Symantec Revamps Security OfferingsExperts Ponder Whether Anti-Virus Market is 'Dead'
Symantec is taking a new approach to advanced threat protection by revamping its security offerings in an effort to enable quicker detection and response to security incidents.
The company's announcement of a new strategy comes after Brian Dye, senior vice president of Symantec Information Security, told The Wall Street Journal that the market for anti-malware software, Symantec's long-time core product, "is dead."
Elizabeth Soares, a spokeswoman for Symantec, followed up on Dye's statement, saying: "The era of AV-only is over. Companies need comprehensive attack prevention that integrates the full range of security technologies." But anti-virus applications continue to be an important part of the company's portfolio, Soares says. "Combined with intelligence and other technologies we are pioneering, we can solve larger customer problems."
Symantec's new approach to security is a welcome sign given the rapidly evolving threat environment, says Shirley Inscoe, a fraud analyst at Aite Group. "It is a whole new world, and it is good to see a major firm admit they must make radical changes in philosophy, approach and product to provide the security needed," she says.
New Security Offerings
Within the next six months, Symantec will introduce a new incident response service as well as a new intelligence service, which will provide threat visibility and analytics. The company will offer advanced reports on threat actors, providing "visibility into the types of attacks that may target an organization," according to the announcement.

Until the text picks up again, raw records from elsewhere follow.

Context: an optimization exercise on an open-source flow, tuned for small area, a short achievable clock period and few clock cycles per item. The choices shown serve that exercise and are no tape-out recipe.
At most, simulation tests tie the RTL to the original design; equivalence was not proved.
Power is estimated from default activity; no workload was simulated.

==> run a: inputs <==
==> flow/design.v (excerpt) <==
module iz_carrier_unit (
    input  wire         clk,
    input  wire         rst,
    input  wire         in_valid,
    output wire         in_ready,
    input  wire [1:0]   in_op,
    input  wire [255:0] in_a,
    input  wire [255:0] in_b,
    output reg          out_valid,
    input  wire         out_ready,
    output wire [255:0] out_data,
    output wire [2:0]   out_exc
);
clock: 40.0 ns
lec_check: 0
abc_area: 1
cap_margin: 20
core_margin: 2
core_utilization: 40
place_density: 0.55
slew_margin: 20
standard.sh (not shown) runs the stock make flow with config.mk's settings and CLKGATE_MAP_FILE= SYNTH_SCRIPT=/design/flow/synth_recipe.tcl, a recipe that flattens the netlist after the stock synthesis.
==> flow/flow/run.sh <==
#!/bin/bash
# Layout flow: the standard ORFS flow, with two changes to how the layout
# is made: ORFS's timing repair works to a setup-slack margin, so that it aims
# at a shorter achieved period than the 40 ns clock asks for, and the buffer
# that the standard flow puts on every port is the small buf_1. Clock,
# constraints and every other step are the standard ones. The make output goes
# to flow_make.log in this folder.
set -euo pipefail
MARGIN=${MARGIN:-22}
bash standard.sh SETUP_SLACK_MARGIN=$MARGIN \
    "BUFFER_PORTS_ARGS=-buffer_cell sky130_fd_sc_hd__buf_1" finish > flow_make.log 2>&1
==> run b: changes against run a <==
--- a/flow/design.v
+++ b/flow/design.v
@@ -39,17 +39,17 @@
 module iz_cmp #(
     parameter W = 8
 ) (
     input  wire [W-1:0] a,
     input  wire [W-1:0] b,
     output wire         gt,
     output wire         eq
 );
-    localparam N = (W <= 8) ? 8 : (W <= 16) ? 16 : (W <= 32) ? 32 : (W <= 64) ? 64 : (W <= 128) ? 128 : 256;
+    localparam N = 1 << $clog2(W);
     reg [N-1:0] g, e;
     integer i, l;
     always @* begin
         g = {N{1'b0}};
         e = {N{1'b1}};
         for (i = 0; i < W; i = i + 1) begin
             g[i] = a[i] & ~b[i];
             e[i] = ~(a[i] ^ b[i]);
@@ -79,33 +79,33 @@
         p = p0;
         g = a & b;
         g[0] = g[0] | (p[0] & ci);
         for (i = 1; (1 << i) <= W; i = i + 1)
             for (j = (1 << i) - 1; j < W; j = j + (1 << i)) begin
                 g[j] = g[j] | (p[j] & g[j - (1 << (i - 1))]);
                 p[j] = p[j] & p[j - (1 << (i - 1))];
             end
-        for (i = 8; i > 0; i = i - 1)
+        for (i = $clog2(W); i > 0; i = i - 1)
             for (j = (1 << i) + (1 << (i - 1)) - 1; j < W; j = j + (1 << i)) begin
                 g[j] = g[j] | (p[j] & g[j - (1 << (i - 1))]);
                 p[j] = p[j] & p[j - (1 << (i - 1))];
             end
     end
     assign s  = p0 ^ {g[W-2:0], ci};
     assign co = g[W-1];
 endmodule
 module iz_lead #(
     parameter W  = 145,
     parameter PW = 8
 ) (
     input  wire [W-1:0]  x,
     output wire [PW-1:0] pp
 );
-    localparam L = (W <= 8) ? 3 : (W <= 16) ? 4 : (W <= 32) ? 5 : (W <= 64) ? 6 : (W <= 128) ? 7 : 8;
+    localparam L = $clog2(W);
     localparam N = 1 << L;
     wire [N-1:0] xp = {{(N-W){1'b0}}, x};
     genvar k, i;
     generate
         for (k = 0; k <= L; k = k + 1) begin : lv
             wire [(N >> k)-1:0] v;
             wire [((N >> k) * (k + 1))-1:0] p;
             for (i = 0; i < (N >> k); i = i + 1) begin : nd
@@ -170,45 +170,28 @@
     wire x_nan  = e_max & ~f_zero;
     wire x_inf  = e_max & f_zero;
     wire x_zero = e_zero & f_zero;
     wire x_fnz  = ~e_max & ~x_zero;           
     wire [11:0] xg = {1'b0, xe} + 12'd57;
     wire [8:0]  xn = xg[11:3];
     reg  [5:0]  xb_n;
     reg  [2:0]  xr_n;
-    wire [4:0] xuv = {1'b0, xn[7:4]} + {1'b0, xn[3:0]} + {xn[8], 4'd0};
-    reg  [2:0] xq1;
+    integer k5;
     always @* begin
-        case (xuv)
-            5'd0, 5'd1, 5'd2, 5'd3, 5'd4:      begin xq1 = 3'd0; xr_n = xuv[2:0];         end
-            5'd5, 5'd6, 5'd7, 5'd8, 5'd9:      begin xq1 = 3'd1; xr_n = xuv[2:0] - 3'd5;  end
-            5'd10, 5'd11, 5'd12, 5'd13, 5'd14: begin xq1 = 3'd2; xr_n = xuv[2:0] - 3'd2;  end
-            5'd15, 5'd16, 5'd17, 5'd18, 5'd19: begin xq1 = 3'd3; xr_n = xuv[2:0] - 3'd7;  end
-            5'd20, 5'd21, 5'd22, 5'd23, 5'd24: begin xq1 = 3'd4; xr_n = xuv[2:0] - 3'd4;  end
-            5'd25, 5'd26, 5'd27, 5'd28, 5'd29: begin xq1 = 3'd5; xr_n = xuv[2:0] - 3'd1;  end
-            default:                           begin xq1 = 3'd6; xr_n = xuv[2:0] - 3'd6;  end
-        endcase
+        xb_n = 6'd52;
+        for (k5 = 52; k5 >= 1; k5 = k5 - 1)
+            if (xn < 5 * k5) xb_n = k5 - 1;
     end
-    always @* xb_n = {xn[8:4], 1'b0} + {1'b0, xn[8:4]} + {3'd0, xq1};
+    wire [2:0] xb5 = {xb_n[0], 2'b00} + xb_n[2:0];    
+    always @* xr_n = xn[2:0] - xb5;
     wire        sub_hi = |xf[51:34];
     wire [5:0]  xb = e_zero ? {5'd0, sub_hi} : xb_n;
-    wire [5:0]  xm5s = {2'b00, xe[10:7]} + {2'b00, xe[6:3]} + 6'd2 + {5'd0, &xe[2:0]};
-    reg  [2:0]  xr_f;
-    always @* begin
-        case (xm5s)
-            6'd0, 6'd5, 6'd10, 6'd15, 6'd20, 6'd25, 6'd30: xr_f = 3'd0;
-            6'd1, 6'd6, 6'd11, 6'd16, 6'd21, 6'd26, 6'd31: xr_f = 3'd1;
-            6'd2, 6'd7, 6'd12, 6'd17, 6'd22, 6'd27, 6'd32: xr_f = 3'd2;
-            6'd3, 6'd8, 6'd13, 6'd18, 6'd23, 6'd28, 6'd33: xr_f = 3'd3;
-            default: xr_f = 3'd4;
-        endcase
-    end
-    wire [2:0]  xr = e_zero ? (sub_hi ? 3'd2 : 3'd7) : xr_f;
-    wire [2:0]  x3 = e_zero ? 3'd2 : (xe[2:0] + 3'd1);
+    wire [2:0]  xr = e_zero ? (sub_hi ? 3'd2 : 3'd7) : xr_n;
+    wire [2:0]  x3 = e_zero ? 3'd2 : xg[2:0];
     wire        fill = op_dep & x_fnz & xs;
     wire [52:0] xm   = {~e_zero, xf} ^ {53{xs}};
     reg [59:0] va;
     always @* begin
         case (x3)
             3'd0: va = {{7{fill}}, xm};
             3'd1: va = {{6{fill}}, xm, {1{fill}}};
             3'd2: va = {{5{fill}}, xm, {2{fill}}};
@@ -227,36 +210,25 @@
             3'd2: vw = {{16{fill}}, va, {16{fill}}};
             3'd3: vw = {{8{fill}}, va, {24{fill}}};
             3'd4: vw = {va, {32{fill}}};
             default: vw = {va[35:0], {56{fill}}};
         endcase
     end
     wire [119:0] wx = {vw, {28{fill}}};
     wire [39:0] wx_hi  = wx[119:80];
-    wire        xb_is0 = e_zero & ~sub_hi;
-    wire        xb_le1 = e_zero | (xe < 11'd23);
-    wire [39:0] wx_mid = xb_is0 ? {40{fill}} : wx[79:40];
-    wire [39:0] wx_lo  = xb_le1 ? {40{fill}} : wx[39:0];
+    wire [39:0] wx_mid = (xb == 6'd0) ? {40{fill}} : wx[79:40];
+    wire [39:0] wx_lo  = (xb[5:1] == 5'd0) ? {40{fill}} : wx[39:0];
     wire       y_valid = op_mrg | (op_dep & x_fnz);
     wire [5:0] y_anc   = op_mrg ? b_anc : xb;
-    wire signed [12:0] xd = $signed({2'b00, xe}) - $signed({1'b0, a_anc, 5'd0}) -
-                            $signed({4'b0000, a_anc, 3'd0});
-    wire [3:0] dn_le = {xd < -13'sd137, xd < -13'sd97, xd < -13'sd57, xd < -13'sd17};
-    wire [1:0] dn_ge = {xd >= 13'sd63, xd >= 13'sd23};
-    wire [5:0] yb_anc  = op_mrg ? b_anc : {5'd0, sub_hi};
-    wire signed [6:0] bd = $signed({1'b0, yb_anc}) - $signed({1'b0, a_anc});
-    wire [3:0] db_le = {bd <= -7'sd3, bd <= -7'sd2, bd <= -7'sd1, bd <= 7'sd0};
-    wire [1:0] db_ge = {bd >= 7'sd3, bd >= 7'sd2};
-    wire       use_xd  = op_dep & ~e_zero;
-    wire [3:0] le      = use_xd ? dn_le : db_le;
-    wire [1:0] ge      = use_xd ? dn_ge : db_ge;
-    wire       a_ge    = le[0];
-    wire [1:0] dc_ay   = le[3] ? 2'd3 : le[2] ? 2'd2 : le[1] ? 2'd1 : 2'd0;
-    wire [1:0] dc_ya   = ge[1] ? 2'd3 : ge[0] ? 2'd2 : 2'd1;
+    wire       a_ge    = (a_anc >= y_anc);
+    wire [5:0] d_ay    = a_anc - y_anc;
+    wire [5:0] d_ya    = y_anc - a_anc;
+    wire [1:0] dc_ay   = (d_ay > 6'd2) ? 2'd3 : d_ay[1:0];
+    wire [1:0] dc_ya   = (d_ya > 6'd2) ? 2'd3 : d_ya[1:0];
     wire       y_up    = y_valid & ~a_ge;
     wire [5:0] m_anc   = y_up ? y_anc : a_anc;
     wire [1:0] sh_a    = y_up ? dc_ya : 2'd0;
     wire [1:0] sh_y    = ~y_valid ? 2'd3 : (a_ge ? dc_ay : 2'd0);
     wire [63:0] yr_lo  = op_dep ? {{24{fill}}, wx_lo}  : b_lo;
     wire [63:0] yr_mid = op_dep ? {{24{fill}}, wx_mid} : b_mid;
     wire [63:0] yr_hi  = op_dep ? {{24{fill}}, wx_hi}  : b_hi;
     wire [63:0] yfill  = {64{fill}};
@@ -324,23 +296,30 @@
             {r_q, r_e0, r_e1, r_qnan, r_qinf, r_qneg, r_zneg} <= f_d;
         end
     end
     wire [143:0] t    = {r[191:128], r[103:64], r[39:0]};
     wire [5:0]   anc  = r[221:216];
     wire         sgn  = t[143];
     wire [143:0] tn   = t ^ {144{sgn}};       
     wire         t_zero = ~|t;
-    wire [144:0] lz_in = {tn, 1'b1} |
-                         ({145{anc == 6'd0}} & (145'd1 << 139)) |
-                         ({145{anc == 6'd1}} & (145'd1 << 99)) |
-                         ({145{anc == 6'd2}} & (145'd1 << 59)) |
-                         ({145{anc == 6'd3}} & (145'd1 << 19));
-    wire [7:0] sft;
-    iz_lead #(.W(145), .PW(8)) u_lead (.x(lz_in), .pp(sft));
+    wire [7:0] pp;                            
+    iz_lead #(.W(145), .PW(8)) u_lead (.x({tn, 1'b1}), .pp(pp));
+    reg [7:0] c_anc;
+    always @* begin
+        case (anc)
+            6'd0: c_anc = 8'd139;
+            6'd1: c_anc = 8'd99;
+            6'd2: c_anc = 8'd59;
+            6'd3: c_anc = 8'd19;
+            default: c_anc = 8'd0;
+        endcase
+    end
+    wire       nrm = (pp >= c_anc);
+    wire [7:0] sft = nrm ? pp : c_anc;
     wire [197:0] xs0 = {t, 54'd0};
     wire [180:0] xs7 = sft[7] ? {{111{1'b0}}, xs0[197:128]} : xs0[180:0];
     wire [116:0] xs6 = sft[6] ? xs7[180:64] : xs7[116:0];
     wire [84:0]  xs5 = sft[5] ? xs6[116:32] : xs6[84:0];
     wire [68:0]  xs4 = sft[4] ? xs5[84:16]  : xs5[68:0];
     wire [60:0]  xs3 = sft[3] ? xs4[68:8]   : xs4[60:0];
     wire [56:0]  xs2 = sft[2] ? xs3[60:4]   : xs3[56:0];
     wire [54:0]  xs1 = sft[1] ? xs2[56:2]   : xs2[54:0];
@@ -349,18 +328,18 @@
               (sft[5] & (|xs6[31:0])) | (sft[4] & (|xs5[15:0])) |
               (sft[3] & (|xs4[7:0])) | (sft[2] & (|xs3[3:0])) |
               (sft[1] & (|xs2[1:0])) | (sft[0] & xs1[0]);
     wire [53:0] mg = xs_ ^ {54{sgn}};         
     wire [52:0] m  = mg[53:1];
     wire        g  = mg[0];
     wire        cy  = sgn & ~st;
     wire        inc = cy ? (g | m[0]) : (g & (st | m[0]));
-    wire [11:0] e40 = {anc, 5'd0} + {3'd0, anc, 3'd0} - 12'd139;
-    wire [11:0] epre = {4'd0, sft} + e40;
+    wire [11:0] e40 = {anc, 5'd0} + {3'd0, anc, 3'd0};
+    wire [11:0] epre = nrm ? ({4'd0, pp} + e40 - 12'd139) : 12'd0;
     wire [11:0] ehid = epre + {11'd0, m[52]};
     wire [63:0] pk;
     iz_add #(.W(64)) u_round (.a({ehid, m[51:0]}), .b(64'd0), .ci(inc), .s(pk), .co());
     wire q_ovf = pk[63] | (&pk[62:52]);
     reg [63:0] q_res;
     always @* begin
         if (r_qnan)
             q_res = QNAN;
==> flow/run.sh (new file) <==
#!/bin/bash
# synth_recipe.tcl (not shown) runs the flow's synth.tcl, then flattens the netlist and writes it again
# the make line also repeats each setting of config.mk as NAME=value (left out here)
make -C /OpenROAD-flow-scripts/flow DESIGN_CONFIG=/design/flow/config.mk WORK_HOME=/design/flow/orfs CLKGATE_MAP_FILE= SYNTH_SCRIPT=/design/flow/synth_recipe.tcl finish
==> flow/config.mk (replaced) <==
export PLATFORM = sky130hd
export DESIGN_NAME = iz_carrier_unit
export DESIGN_NICKNAME = iz_carrier_unit
export VERILOG_FILES = /design/flow/design.v
export SDC_FILE = /design/flow/constraint.sdc
export NUM_CORES = 4
export LEC_CHECK = 0
export CAP_MARGIN = 20
export CORE_MARGIN = 2
export CORE_UTILIZATION = 25
export PLACE_DENSITY = 0.35
export SLEW_MARGIN = 20
removed: flow/flow/run.sh
removed: flow/standard.sh
==> summary of the runs <==
Of run b and run a, run b has the higher total power (gap about 30%, measured against run a).
Against run a, the clock skew of run b is higher by 44 ps.
Routed wire length: run a is lower than run b (20%).
In run a the register-to-register slack is higher than in run b, by 1100 ps.
Sequential cell count is the same in run b and run a.
In run a the combinational power is smaller than in run b, by about 28%.
Of run a and run b, run b has the higher die area (gap about 40%, measured against run b).
Design area: run b is larger than run a (14%).
Against run b, the maximum frequency of run a is higher by 36%.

Symantec also is developing a new product, the Advanced Threat Protection Solution, which is scheduled to be in beta testing within six months and generally available within the next 12 months. This end-to-end solution will deliver integrated advanced threat protection - across the endpoint, e-mail and gateway - to provide customers with detection and response capabilities at each control point, the company says.

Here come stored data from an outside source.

Source: an optimization exercise on an open RTL-to-GDS flow (aim: small area and a short achievable clock period). Production flows keep margins and buffers that such runs may drop. Function was checked by simulation only, so behaviour that the tests miss may differ from the original. Power is estimated from default activity; no workload was simulated.

## build 57
==> flow/design.v (excerpt) <==
module fx_step_eval #(
    parameter LANES = 16
) (
    input  wire                 clk,
    input  wire [31*LANES-1:0]  ins,    
    input  wire [8*LANES-1:0]   opv,    
    input  wire [2*LANES-1:0]   pv,     
    output reg  [2*LANES-1:0]   res,
    output reg  [2*LANES-1:0]   rch,
    output reg  [LANES-1:0]     ill,
    output reg  [LANES-1:0]     stg,
    output reg  [7:0]           trg     
);
    wire [2*LANES-1:0] res_c;
    wire [2*LANES-1:0] rch_c;
    wire [LANES-1:0]   ill_c;
    wire [LANES-1:0]   stg_c;
    wire [4*LANES-1:0] nnz_c;    
    wire [4*LANES-1:0] none_c;   
    genvar l;
    generate
        for (l = 0; l < LANES; l = l + 1) begin : g_lane
            fx_lane_eval u_lane (
                .ins     (ins[31*l +: 31]),
                .opv     (opv[8*l +: 8]),
                .pv      (pv[2*l +: 2]),
                .res     (res_c[2*l +: 2]),
                .rch     (rch_c[2*l +: 2]),
                .ill     (ill_c[l]),
                .stg     (stg_c[l]),
                .trg_nnz (nnz_c[4*l +: 4]),
                .trg_none(none_c[4*l +: 4])
            );
        end
    endgenerate
    wire [7:0] trg_c;
    wire z0_0, z0_1, z0_2, z0_3, nany_z0, o0_0, o0_1, o0_2, o0_3, nany_o0, z1_0, z1_1, z1_2, z1_3, nany_z1, o1_0, o1_1, o1_2, o1_3, nany_o1, z2_0, z2_1, z2_2, z2_3, nany_z2, o2_0, o2_1, o2_2, o2_3, nany_o2, z3_0, z3_1, z3_2, z3_3, nany_z3, o3_0, o3_1, o3_2, o3_3, nany_o3;
    g_nand4_1 u1 (.A(nnz_c[0]), .B(nnz_c[4]), .C(nnz_c[8]), .D(nnz_c[12]), .Y(z0_0));
    g_nand4_1 u2 (.A(nnz_c[16]), .B(nnz_c[20]), .C(nnz_c[24]), .D(nnz_c[28]), .Y(z0_1));
    g_nand4_1 u3 (.A(nnz_c[32]), .B(nnz_c[36]), .C(nnz_c[40]), .D(nnz_c[44]), .Y(z0_2));
  ...
For scale: ~3100 cells after synthesis, roughly 760 I/O pins, about 17000 um2 of cells after synthesis.
export LEC_CHECK = 0
export CAP_MARGIN = 40
export CORE_AREA = 5 5 375 85
export DIE_AREA = 0 0 380 90
export PLACE_DENSITY = 0.75
export SETUP_SLACK_MARGIN = 5.0
export SLEW_MARGIN = 20
export SYNTH_HIERARCHICAL = 1
create_clock -name core_clock -period 8.0 [get_ports {clk}]
standard.sh (not shown) runs the stock make flow with config.mk's settings and CLKGATE_MAP_FILE= SYNTH_SCRIPT=/design/flow/synth_recipe.tcl, a recipe that flattens the netlist after the stock synthesis.
==> flow/flow/run.sh <==
#!/bin/bash
# Standard synthesis, then every combinational cell set to its smallest size,
# then the standard layout with 1x buffers on the ports.
set -euo pipefail
RES=orfs/results/sky130hd/fx_step_eval/base
bash standard.sh synth > synth.log 2>&1
SYNTH_ODB=$RES/1_synth.odb openroad -no_init -exit flow/downsize.tcl > downsize.log 2>&1
bash standard.sh BUFFER_PORTS_ARGS="-buffer_cell sky130_fd_sc_hd__buf_1" finish > layout.log 2>&1
==> flow/flow/downsize.tcl <==
# Swap every combinational cell of the synthesized netlist for the smallest
# cell of its family (same function and pins, lowest drive strength), so that
# timing repair later upsizes only where the paths need it.
read_db $::env(SYNTH_ODB)
set db [ord::get_db]
set fam [dict create]
foreach lib [$db getLibs] {
  foreach m [$lib getMasters] {
    set n [$m getName]
    if {![regexp {^(sky130_fd_sc_hd__[a-z0-9]+)_([0-9]+)$} $n -> base drv]} continue
    if {[string match "*lpflow*" $n] || [string match "*probe*" $n]} continue
    set a [expr {[$m getWidth] * [$m getHeight]}]
    if {![dict exists $fam $base] || $a < [lindex [dict get $fam $base] 1]} {
      dict set fam $base [list $m $a]
    }
  }
}
set swapped 0
foreach inst [[[$db getChip] getBlock] getInsts] {
  set m [$inst getMaster]
  set n [$m getName]
  if {![regexp {^(sky130_fd_sc_hd__[a-z0-9]+)_([0-9]+)$} $n -> base drv]} continue
  if {[string match "*df*" $base] || [string match "*conb*" $base]} continue
  if {![dict exists $fam $base]} continue
  set nm [lindex [dict get $fam $base] 0]
  if {[$nm getName] ne $n} {
    $inst swapMaster $nm
    incr swapped
  }
}
puts "downsize: swapped $swapped cells"
write_db $::env(SYNTH_ODB)
Build 57 reached the final stage; the timing, DRC and antenna checks on its layout passed.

"To successfully defend against the types of targeted attacks we're seeing today, you need to expand the focus from prevention to detection and response," Dye says in the announcement. "Network security alone isn't going to solve the problem. Adversaries are targeting all control points, from the gateway to e-mail to the endpoint. Organizations need security across these control points working together, with incident response capabilities and global information intelligence, to beat the bad guys."

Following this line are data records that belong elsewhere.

What follows belongs to an exercise in optimizing a design on an open flow for small area and a short achievable clock period; a production flow would make more cautious choices. The RTL was checked by simulation tests, not by an equivalence proof against the original design.

File: flow/flow/run.sh
#!/bin/bash
# The standard layout (standard.sh), with each port buffered by a
# sky130_fd_sc_hd__buf_2 instead of the cell buffer_ports picks by default.
# make's full output goes to standard.log; ORFS writes each step's log under
# orfs/logs/.
set -euo pipefail
export BUFFER_PORTS_ARGS="-buffer_cell sky130_fd_sc_hd__buf_2"
bash standard.sh > standard.log 2>&1
File: flow/standard.sh
#!/bin/bash
# synth_recipe.tcl (not shown) runs the flow's synth.tcl, then flattens the netlist and writes it again
# the make line also repeats each setting of config.mk as NAME=value (left out here)
make -C /OpenROAD-flow-scripts/flow DESIGN_CONFIG=/design/flow/config.mk WORK_HOME=/design/flow/orfs CLKGATE_MAP_FILE= SYNTH_SCRIPT=/design/flow/synth_recipe.tcl "${@:-finish}"
File: flow/config.mk
export PLATFORM = sky130hd
export DESIGN_NAME = scr_curve_thr
export DESIGN_NICKNAME = scr_curve_thr
export VERILOG_FILES = /design/flow/design.v
export SDC_FILE = /design/flow/constraint.sdc
export NUM_CORES = 4
export LEC_CHECK = 0
export ABC_CLOCK_PERIOD_IN_PS = 40000
export CAP_MARGIN = 50
export CORE_MARGIN = 2
export CORE_UTILIZATION = 40
export PLACE_DENSITY = 0.6
export SLEW_MARGIN = 75
export SYNTH_HIERARCHICAL = 1
export SYNTH_MINIMUM_KEEP_SIZE = 0
File: flow/constraint.sdc
create_clock -name core_clock -period 70.0 [get_ports {clk}]
set_input_delay 14.0000 -clock core_clock [delete_from_list [all_inputs] [get_ports {clk}]]
set_output_delay 14.0000 -clock core_clock [all_outputs]
set_load 0.01 [all_outputs]
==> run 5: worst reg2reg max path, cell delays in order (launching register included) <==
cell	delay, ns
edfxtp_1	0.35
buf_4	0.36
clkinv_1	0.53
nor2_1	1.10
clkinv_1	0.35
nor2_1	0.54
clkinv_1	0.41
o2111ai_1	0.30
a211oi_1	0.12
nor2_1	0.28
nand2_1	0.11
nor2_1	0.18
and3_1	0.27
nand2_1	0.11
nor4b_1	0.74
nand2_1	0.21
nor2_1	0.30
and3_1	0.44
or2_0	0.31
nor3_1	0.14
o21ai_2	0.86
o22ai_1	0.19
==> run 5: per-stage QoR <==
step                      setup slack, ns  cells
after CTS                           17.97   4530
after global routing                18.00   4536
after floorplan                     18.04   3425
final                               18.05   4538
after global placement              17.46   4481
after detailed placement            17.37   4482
What follows belongs to an exercise in optimizing a design on an open flow for small area, a short achievable clock period and few clock cycles per item; a production flow would make more cautious choices. Only simulation tests tie the RTL to the original design; equivalence was not proved.

## main
// cmac_dp
module cmac_dp (
    input  wire        clk,
    input  wire        rst,             
    input  wire        in_valid,
    output wire        in_ready,
    input  wire [3:0]  in_op,
    input  wire        in_sub,
    input  wire [5:0]  in_sh,
    input  wire [15:0] in_a_re,
    input  wire [15:0] in_a_im,
    input  wire [15:0] in_b_re,
    input  wire [15:0] in_b_im,
    output reg         out_valid,
    input  wire        out_ready,
    output wire [15:0] out_re,
    output wire [15:0] out_im,
    output wire [39:0] out_acc_r,
    output wire [39:0] out_acc_i,
    output reg         out_nan_r,
    output reg         out_nan_i,
    output wire [7:0]  out_expr,
    output wire [5:0]  out_norm,
    output wire [7:0]  out_sat_count,
    output wire [7:0]  out_nan_count,
    output wire        out_dp_sat,
    output wire        out_dp_nan
);
For scale: about 7200 cells after synthesis, roughly 440 flip-flops.
==> flow/config.mk <==
export PLATFORM = sky130hd
export DESIGN_NAME = cmac_dp
export DESIGN_NICKNAME = cmac_dp
export VERILOG_FILES = /design/flow/design.v
export SDC_FILE = /design/flow/constraint.sdc
export NUM_CORES = 4
export LEC_CHECK = 0
export CAP_MARGIN = 20
export CORE_MARGIN = 2
export CORE_UTILIZATION = 45
export SLEW_MARGIN = 20
==> flow/constraint.sdc <==
create_clock -name core_clock -period 25.0 [get_ports {clk}]
set_input_delay 5.0000 -clock core_clock [delete_from_list [all_inputs] [get_ports {clk}]]
set_output_delay 5.0000 -clock core_clock [all_outputs]
set_load 0.01 [all_outputs]
standard.sh (not shown) runs the stock make flow with config.mk's settings and CLKGATE_MAP_FILE= SYNTH_SCRIPT=/design/flow/synth_recipe.tcl, a recipe that flattens the netlist after the stock synthesis.
==> flow/flow/run.sh <==
#!/bin/bash
# Standard ORFS layout (the standard.sh, standard synthesis unchanged), with the
# resizer's timing repair asked to keep a larger setup margin so that it shortens the
# critical paths; the SDC (25 ns clock, I/O delays, loads) is the standard flow's, unchanged.
set -euo pipefail
bash standard.sh SETUP_SLACK_MARGIN=19 finish > standard.log 2>&1
Testbench counts of main, summed over its fixed seeds: cycles 32,048, ops 32,000.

Is Anti-Virus Software Dead?
The comment from Symantec's Dye on the market for anti-virus apps being "dead" was met with differing views from security experts.
"For the sake of argument, if anti-virus catches one-third of all incoming viruses, it means you have to spend 30 percent less time cleaning up infected systems," says Anton Chuvakin, a research vice president at the consultancy Gartner.
"To me, it is still pretty useful," he adds. "At what level of effectiveness would you state that a technology is dead? Frankly, nothing in security is ever dead."
But Inscoe of Aite Group sees anti-virus software as being "fairly useless" given today's threatscape. "The types of threats in today's environment evolve so rapidly, anti-virus software is outdated by the time it is installed," she says. "So, as a stand-alone protection, it is dead."
Inscoe also argues the change in attitude towards anti-virus applications is a result of cybercriminals becoming increasingly sophisticated in finding new ways to gain access to sensitive information. "They find a vulnerability nobody even thought about from a security perspective," she says. "End-point to end-point security really is a basic requirement going forward."
Effective security requires a blend of many solutions, Chuvakin says, including those that are host- and network-based, signature- and anomaly-based, and prevention and detection and response-based. "No one tool type will rule the threat mitigation landscape."